Extract each line of the records below that contains the word "family".

Input data:
========================================================================

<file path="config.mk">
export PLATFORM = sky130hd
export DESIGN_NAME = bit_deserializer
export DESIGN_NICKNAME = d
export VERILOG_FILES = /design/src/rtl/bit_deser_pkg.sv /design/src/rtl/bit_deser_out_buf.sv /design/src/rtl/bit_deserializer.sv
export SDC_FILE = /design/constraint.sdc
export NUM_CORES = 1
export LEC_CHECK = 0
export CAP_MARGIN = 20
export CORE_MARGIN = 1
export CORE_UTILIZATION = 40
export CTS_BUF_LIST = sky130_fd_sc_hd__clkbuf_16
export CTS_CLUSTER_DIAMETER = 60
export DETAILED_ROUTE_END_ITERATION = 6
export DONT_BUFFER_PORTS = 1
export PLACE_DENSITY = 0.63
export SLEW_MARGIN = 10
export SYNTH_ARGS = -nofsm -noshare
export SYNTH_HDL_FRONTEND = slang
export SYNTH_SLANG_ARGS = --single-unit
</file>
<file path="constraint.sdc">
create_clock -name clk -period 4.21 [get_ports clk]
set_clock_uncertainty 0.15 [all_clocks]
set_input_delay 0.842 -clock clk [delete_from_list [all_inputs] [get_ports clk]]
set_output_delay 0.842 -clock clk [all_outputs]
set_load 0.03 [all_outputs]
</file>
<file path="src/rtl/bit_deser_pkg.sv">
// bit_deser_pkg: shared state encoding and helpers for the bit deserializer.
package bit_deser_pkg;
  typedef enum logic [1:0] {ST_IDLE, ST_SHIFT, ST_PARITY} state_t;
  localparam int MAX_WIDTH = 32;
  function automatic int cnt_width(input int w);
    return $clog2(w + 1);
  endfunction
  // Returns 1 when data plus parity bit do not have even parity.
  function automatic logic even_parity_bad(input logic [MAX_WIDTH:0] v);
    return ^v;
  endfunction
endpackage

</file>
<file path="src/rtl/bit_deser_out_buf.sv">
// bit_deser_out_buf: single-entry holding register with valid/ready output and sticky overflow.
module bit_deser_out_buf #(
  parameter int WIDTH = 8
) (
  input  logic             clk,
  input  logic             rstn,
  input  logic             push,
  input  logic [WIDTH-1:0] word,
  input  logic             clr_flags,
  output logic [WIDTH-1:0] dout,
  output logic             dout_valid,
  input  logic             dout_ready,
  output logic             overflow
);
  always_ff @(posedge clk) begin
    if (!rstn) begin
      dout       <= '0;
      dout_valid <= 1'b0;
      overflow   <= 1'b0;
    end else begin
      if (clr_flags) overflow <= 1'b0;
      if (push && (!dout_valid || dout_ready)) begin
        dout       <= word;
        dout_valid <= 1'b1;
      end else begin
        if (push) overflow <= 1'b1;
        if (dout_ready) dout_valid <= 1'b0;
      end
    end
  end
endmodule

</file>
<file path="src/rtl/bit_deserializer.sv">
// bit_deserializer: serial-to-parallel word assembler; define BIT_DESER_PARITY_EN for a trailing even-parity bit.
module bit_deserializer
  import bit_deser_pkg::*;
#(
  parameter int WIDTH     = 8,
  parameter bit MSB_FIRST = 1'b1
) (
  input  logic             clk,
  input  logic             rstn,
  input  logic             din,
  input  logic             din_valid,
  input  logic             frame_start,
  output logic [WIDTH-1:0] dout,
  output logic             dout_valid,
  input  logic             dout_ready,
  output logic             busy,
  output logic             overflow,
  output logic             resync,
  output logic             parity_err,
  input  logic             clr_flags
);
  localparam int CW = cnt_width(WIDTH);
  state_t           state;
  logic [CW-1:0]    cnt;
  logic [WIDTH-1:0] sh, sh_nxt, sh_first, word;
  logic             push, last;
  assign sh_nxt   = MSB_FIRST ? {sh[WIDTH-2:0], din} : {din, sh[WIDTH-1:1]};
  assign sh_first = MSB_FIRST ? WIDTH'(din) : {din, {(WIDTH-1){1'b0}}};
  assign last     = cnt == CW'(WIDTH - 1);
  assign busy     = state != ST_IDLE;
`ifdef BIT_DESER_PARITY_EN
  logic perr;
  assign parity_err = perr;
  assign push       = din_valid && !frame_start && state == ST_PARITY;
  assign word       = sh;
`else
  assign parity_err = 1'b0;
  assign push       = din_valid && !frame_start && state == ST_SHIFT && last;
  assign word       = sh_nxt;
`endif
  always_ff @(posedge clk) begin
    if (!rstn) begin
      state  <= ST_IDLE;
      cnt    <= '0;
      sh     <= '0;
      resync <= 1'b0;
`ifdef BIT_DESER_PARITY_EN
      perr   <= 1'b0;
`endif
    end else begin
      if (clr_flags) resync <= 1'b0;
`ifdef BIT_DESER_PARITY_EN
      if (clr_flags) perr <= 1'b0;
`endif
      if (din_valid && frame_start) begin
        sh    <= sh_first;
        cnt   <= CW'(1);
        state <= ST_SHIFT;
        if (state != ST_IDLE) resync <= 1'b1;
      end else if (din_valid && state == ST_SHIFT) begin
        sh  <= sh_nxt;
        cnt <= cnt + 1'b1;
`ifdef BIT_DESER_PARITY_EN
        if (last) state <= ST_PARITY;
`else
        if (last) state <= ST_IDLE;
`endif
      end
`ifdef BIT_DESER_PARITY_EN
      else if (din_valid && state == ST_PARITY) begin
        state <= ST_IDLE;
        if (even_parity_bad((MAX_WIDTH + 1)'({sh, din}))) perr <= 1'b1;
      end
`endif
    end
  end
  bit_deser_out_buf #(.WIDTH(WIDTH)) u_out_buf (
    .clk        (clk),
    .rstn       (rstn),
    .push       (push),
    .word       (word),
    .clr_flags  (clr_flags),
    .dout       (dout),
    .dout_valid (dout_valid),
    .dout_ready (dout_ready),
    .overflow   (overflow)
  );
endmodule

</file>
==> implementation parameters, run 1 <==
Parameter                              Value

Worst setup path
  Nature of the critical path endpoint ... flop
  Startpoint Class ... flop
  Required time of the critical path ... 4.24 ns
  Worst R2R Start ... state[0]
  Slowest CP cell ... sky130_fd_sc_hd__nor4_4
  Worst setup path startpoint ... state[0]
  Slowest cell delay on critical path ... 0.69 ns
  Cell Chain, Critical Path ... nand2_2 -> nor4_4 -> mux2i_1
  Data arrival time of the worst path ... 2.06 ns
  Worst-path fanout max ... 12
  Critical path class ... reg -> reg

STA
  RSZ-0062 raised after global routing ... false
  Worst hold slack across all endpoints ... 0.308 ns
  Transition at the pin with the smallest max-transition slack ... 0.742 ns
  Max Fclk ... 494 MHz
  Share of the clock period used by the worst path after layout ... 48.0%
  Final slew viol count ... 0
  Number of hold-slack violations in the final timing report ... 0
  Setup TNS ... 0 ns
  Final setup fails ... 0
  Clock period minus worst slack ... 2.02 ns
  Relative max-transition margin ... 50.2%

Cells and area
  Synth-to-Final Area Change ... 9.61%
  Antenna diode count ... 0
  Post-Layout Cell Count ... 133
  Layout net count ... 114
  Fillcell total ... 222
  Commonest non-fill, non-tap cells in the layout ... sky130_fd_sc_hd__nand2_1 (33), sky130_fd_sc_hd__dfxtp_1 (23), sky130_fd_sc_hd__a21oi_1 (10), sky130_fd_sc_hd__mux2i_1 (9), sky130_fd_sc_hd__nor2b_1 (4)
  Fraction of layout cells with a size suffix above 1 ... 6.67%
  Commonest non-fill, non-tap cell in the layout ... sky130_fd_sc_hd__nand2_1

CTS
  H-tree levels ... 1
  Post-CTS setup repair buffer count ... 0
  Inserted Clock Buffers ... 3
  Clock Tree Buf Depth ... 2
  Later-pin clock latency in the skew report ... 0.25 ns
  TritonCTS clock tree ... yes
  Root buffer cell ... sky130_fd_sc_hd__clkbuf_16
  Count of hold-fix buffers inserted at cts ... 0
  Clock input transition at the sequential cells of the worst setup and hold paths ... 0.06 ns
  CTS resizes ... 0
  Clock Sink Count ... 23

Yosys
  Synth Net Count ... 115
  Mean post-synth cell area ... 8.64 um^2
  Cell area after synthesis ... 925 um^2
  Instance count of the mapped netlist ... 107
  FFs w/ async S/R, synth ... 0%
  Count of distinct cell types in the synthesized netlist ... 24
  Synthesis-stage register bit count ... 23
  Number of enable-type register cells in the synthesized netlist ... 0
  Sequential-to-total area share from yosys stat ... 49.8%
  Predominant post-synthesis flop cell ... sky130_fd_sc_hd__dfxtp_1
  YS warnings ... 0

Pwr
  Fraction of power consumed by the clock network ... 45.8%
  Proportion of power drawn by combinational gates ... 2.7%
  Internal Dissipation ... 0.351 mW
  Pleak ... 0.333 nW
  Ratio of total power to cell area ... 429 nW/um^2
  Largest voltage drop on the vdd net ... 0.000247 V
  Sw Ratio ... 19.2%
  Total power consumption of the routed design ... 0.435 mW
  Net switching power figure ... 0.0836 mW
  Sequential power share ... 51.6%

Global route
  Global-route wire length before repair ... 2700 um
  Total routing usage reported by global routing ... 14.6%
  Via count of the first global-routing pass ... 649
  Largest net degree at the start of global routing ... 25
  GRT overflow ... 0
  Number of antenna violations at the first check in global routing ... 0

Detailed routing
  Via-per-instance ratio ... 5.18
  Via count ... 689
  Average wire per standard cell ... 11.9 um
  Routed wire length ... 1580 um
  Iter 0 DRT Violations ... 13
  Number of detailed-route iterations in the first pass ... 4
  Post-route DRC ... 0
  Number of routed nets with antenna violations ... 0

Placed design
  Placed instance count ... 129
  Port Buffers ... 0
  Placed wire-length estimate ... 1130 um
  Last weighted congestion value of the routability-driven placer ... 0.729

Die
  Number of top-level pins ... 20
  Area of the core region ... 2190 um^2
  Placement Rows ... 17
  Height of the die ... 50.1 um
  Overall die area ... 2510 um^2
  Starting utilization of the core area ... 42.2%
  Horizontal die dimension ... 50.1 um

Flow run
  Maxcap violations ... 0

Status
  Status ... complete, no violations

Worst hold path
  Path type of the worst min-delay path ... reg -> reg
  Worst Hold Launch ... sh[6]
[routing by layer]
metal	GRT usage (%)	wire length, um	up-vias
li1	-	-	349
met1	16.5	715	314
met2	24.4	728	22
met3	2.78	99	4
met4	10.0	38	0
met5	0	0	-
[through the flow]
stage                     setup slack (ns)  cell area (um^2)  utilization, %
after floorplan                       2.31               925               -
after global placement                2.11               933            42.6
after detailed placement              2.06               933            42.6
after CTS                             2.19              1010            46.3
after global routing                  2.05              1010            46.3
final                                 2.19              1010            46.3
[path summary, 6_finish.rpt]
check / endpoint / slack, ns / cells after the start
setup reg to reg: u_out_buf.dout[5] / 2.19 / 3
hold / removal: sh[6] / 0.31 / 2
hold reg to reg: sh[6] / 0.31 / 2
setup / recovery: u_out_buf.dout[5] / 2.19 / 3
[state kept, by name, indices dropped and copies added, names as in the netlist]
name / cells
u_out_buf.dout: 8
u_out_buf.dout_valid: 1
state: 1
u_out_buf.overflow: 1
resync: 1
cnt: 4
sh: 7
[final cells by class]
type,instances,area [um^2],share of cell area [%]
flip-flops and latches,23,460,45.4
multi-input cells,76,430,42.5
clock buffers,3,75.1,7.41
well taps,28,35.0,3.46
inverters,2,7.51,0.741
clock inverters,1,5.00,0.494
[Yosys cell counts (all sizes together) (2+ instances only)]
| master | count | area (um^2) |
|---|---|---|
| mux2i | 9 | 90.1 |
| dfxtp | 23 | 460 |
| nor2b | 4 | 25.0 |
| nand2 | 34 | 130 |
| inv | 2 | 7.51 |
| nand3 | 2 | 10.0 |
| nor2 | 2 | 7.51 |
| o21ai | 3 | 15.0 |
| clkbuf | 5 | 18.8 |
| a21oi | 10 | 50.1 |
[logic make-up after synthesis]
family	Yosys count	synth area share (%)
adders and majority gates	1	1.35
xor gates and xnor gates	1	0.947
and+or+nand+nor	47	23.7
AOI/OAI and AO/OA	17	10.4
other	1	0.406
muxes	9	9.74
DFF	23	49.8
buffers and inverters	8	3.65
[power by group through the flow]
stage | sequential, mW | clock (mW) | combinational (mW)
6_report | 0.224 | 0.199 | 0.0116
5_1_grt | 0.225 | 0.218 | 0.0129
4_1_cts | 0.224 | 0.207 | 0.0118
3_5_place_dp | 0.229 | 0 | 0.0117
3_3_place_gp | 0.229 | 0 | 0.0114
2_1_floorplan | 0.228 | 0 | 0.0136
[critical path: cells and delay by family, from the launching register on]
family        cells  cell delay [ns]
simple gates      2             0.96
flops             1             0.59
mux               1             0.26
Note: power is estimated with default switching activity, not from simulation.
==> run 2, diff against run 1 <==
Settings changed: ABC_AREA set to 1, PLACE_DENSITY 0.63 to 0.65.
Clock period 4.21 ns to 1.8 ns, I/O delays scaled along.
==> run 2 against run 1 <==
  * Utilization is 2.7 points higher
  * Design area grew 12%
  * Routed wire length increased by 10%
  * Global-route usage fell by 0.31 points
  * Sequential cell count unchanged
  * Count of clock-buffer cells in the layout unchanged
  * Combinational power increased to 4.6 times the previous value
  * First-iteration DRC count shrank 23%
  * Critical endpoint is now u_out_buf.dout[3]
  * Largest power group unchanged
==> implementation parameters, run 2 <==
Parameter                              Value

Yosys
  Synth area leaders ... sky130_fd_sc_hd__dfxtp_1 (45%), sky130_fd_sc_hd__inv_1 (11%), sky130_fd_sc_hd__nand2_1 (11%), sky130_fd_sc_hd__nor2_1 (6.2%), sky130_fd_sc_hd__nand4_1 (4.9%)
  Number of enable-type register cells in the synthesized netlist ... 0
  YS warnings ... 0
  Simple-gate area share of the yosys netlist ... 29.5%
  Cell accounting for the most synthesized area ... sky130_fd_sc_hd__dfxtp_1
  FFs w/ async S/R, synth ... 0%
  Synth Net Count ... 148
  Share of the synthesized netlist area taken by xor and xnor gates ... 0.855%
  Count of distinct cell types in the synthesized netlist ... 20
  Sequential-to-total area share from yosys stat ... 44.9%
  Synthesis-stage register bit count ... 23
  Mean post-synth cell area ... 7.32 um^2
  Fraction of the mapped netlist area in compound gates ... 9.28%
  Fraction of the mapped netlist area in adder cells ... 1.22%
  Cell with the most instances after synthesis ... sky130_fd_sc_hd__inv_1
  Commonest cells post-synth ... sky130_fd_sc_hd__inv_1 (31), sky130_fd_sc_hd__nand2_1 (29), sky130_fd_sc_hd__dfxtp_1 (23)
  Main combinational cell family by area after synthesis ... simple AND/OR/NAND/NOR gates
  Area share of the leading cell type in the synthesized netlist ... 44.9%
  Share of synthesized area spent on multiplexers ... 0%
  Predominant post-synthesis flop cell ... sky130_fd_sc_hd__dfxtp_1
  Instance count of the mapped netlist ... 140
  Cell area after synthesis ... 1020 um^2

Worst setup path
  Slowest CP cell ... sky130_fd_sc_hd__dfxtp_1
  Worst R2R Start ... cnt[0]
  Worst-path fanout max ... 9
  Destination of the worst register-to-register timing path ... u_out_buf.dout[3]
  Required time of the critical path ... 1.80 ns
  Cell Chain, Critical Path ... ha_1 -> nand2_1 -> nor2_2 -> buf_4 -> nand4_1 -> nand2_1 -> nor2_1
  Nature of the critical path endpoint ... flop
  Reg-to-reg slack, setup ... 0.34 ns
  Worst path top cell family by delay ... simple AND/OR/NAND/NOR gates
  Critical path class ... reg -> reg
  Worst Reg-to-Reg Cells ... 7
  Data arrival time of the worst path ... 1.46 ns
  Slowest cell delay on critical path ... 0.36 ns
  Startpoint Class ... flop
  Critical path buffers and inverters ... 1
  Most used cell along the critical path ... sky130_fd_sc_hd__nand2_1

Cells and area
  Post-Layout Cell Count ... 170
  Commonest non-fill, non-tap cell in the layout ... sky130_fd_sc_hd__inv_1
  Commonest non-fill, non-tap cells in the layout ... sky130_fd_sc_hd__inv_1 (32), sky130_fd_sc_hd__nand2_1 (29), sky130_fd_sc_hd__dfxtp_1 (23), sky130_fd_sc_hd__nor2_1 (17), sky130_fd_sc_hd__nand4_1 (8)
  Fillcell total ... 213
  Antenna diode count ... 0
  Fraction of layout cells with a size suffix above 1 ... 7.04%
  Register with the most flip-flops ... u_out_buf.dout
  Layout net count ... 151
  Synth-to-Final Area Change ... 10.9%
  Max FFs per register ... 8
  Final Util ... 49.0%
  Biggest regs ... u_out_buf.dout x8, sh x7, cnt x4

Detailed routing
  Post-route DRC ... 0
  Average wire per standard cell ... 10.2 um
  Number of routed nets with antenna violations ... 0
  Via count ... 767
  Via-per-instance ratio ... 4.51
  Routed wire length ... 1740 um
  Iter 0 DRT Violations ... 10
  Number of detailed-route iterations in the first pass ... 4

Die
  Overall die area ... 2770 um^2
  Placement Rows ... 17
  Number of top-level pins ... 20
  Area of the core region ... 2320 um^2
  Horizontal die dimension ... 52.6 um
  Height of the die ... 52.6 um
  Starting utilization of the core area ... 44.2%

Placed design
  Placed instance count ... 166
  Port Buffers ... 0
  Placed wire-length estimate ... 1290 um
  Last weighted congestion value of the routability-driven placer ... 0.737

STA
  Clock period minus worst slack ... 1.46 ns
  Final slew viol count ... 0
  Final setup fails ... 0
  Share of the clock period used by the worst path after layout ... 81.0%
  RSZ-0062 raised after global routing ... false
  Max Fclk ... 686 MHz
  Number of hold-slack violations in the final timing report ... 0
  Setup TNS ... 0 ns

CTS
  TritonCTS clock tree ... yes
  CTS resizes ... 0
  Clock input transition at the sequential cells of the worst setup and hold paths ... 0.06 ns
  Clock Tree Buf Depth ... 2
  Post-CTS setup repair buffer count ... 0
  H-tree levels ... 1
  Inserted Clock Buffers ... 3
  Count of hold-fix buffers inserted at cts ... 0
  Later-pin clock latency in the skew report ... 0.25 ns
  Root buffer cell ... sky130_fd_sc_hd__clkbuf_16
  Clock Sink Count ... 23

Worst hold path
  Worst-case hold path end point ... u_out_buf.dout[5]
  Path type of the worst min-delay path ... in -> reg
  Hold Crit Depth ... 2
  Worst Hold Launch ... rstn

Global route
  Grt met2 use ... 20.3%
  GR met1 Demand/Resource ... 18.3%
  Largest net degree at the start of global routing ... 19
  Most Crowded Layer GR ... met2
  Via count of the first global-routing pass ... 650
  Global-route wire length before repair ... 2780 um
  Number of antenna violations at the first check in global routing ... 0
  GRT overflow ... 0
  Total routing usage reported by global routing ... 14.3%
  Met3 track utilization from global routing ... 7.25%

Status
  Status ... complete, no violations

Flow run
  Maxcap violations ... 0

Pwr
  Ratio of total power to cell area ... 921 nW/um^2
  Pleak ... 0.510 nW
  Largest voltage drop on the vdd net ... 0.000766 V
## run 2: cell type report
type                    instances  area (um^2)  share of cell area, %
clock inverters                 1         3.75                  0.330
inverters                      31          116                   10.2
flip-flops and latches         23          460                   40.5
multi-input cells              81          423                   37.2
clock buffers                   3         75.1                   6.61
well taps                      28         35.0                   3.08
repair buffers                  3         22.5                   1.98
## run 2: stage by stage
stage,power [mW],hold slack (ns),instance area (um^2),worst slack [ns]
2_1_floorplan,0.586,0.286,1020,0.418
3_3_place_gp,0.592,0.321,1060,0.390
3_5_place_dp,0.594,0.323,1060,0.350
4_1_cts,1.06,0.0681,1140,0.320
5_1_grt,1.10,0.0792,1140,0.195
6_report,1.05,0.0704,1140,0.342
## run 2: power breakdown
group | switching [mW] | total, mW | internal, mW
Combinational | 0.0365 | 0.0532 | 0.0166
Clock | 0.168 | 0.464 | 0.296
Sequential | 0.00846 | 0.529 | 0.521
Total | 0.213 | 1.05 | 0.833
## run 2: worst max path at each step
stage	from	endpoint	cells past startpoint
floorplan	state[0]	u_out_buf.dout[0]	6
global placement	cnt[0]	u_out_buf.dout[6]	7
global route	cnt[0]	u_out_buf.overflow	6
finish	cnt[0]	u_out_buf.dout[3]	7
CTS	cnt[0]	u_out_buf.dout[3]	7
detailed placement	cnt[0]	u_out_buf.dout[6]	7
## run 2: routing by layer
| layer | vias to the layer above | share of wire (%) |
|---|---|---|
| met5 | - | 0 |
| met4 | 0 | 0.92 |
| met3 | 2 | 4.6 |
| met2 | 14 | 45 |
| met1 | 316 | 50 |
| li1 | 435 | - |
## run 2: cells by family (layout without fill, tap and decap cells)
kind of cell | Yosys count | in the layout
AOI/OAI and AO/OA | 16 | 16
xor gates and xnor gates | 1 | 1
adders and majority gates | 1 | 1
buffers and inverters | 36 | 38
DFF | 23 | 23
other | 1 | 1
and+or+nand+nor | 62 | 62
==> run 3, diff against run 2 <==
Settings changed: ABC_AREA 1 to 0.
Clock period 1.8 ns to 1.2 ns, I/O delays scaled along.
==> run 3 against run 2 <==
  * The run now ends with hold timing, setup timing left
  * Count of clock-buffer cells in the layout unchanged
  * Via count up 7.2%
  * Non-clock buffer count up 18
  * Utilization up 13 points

========================================================================

Solution for this exercise:
family	Yosys count	synth area share (%)
[critical path: cells and delay by family, from the launching register on]
family        cells  cell delay [ns]
  Main combinational cell family by area after synthesis ... simple AND/OR/NAND/NOR gates
  Worst path top cell family by delay ... simple AND/OR/NAND/NOR gates
## run 2: cells by family (layout without fill, tap and decap cells)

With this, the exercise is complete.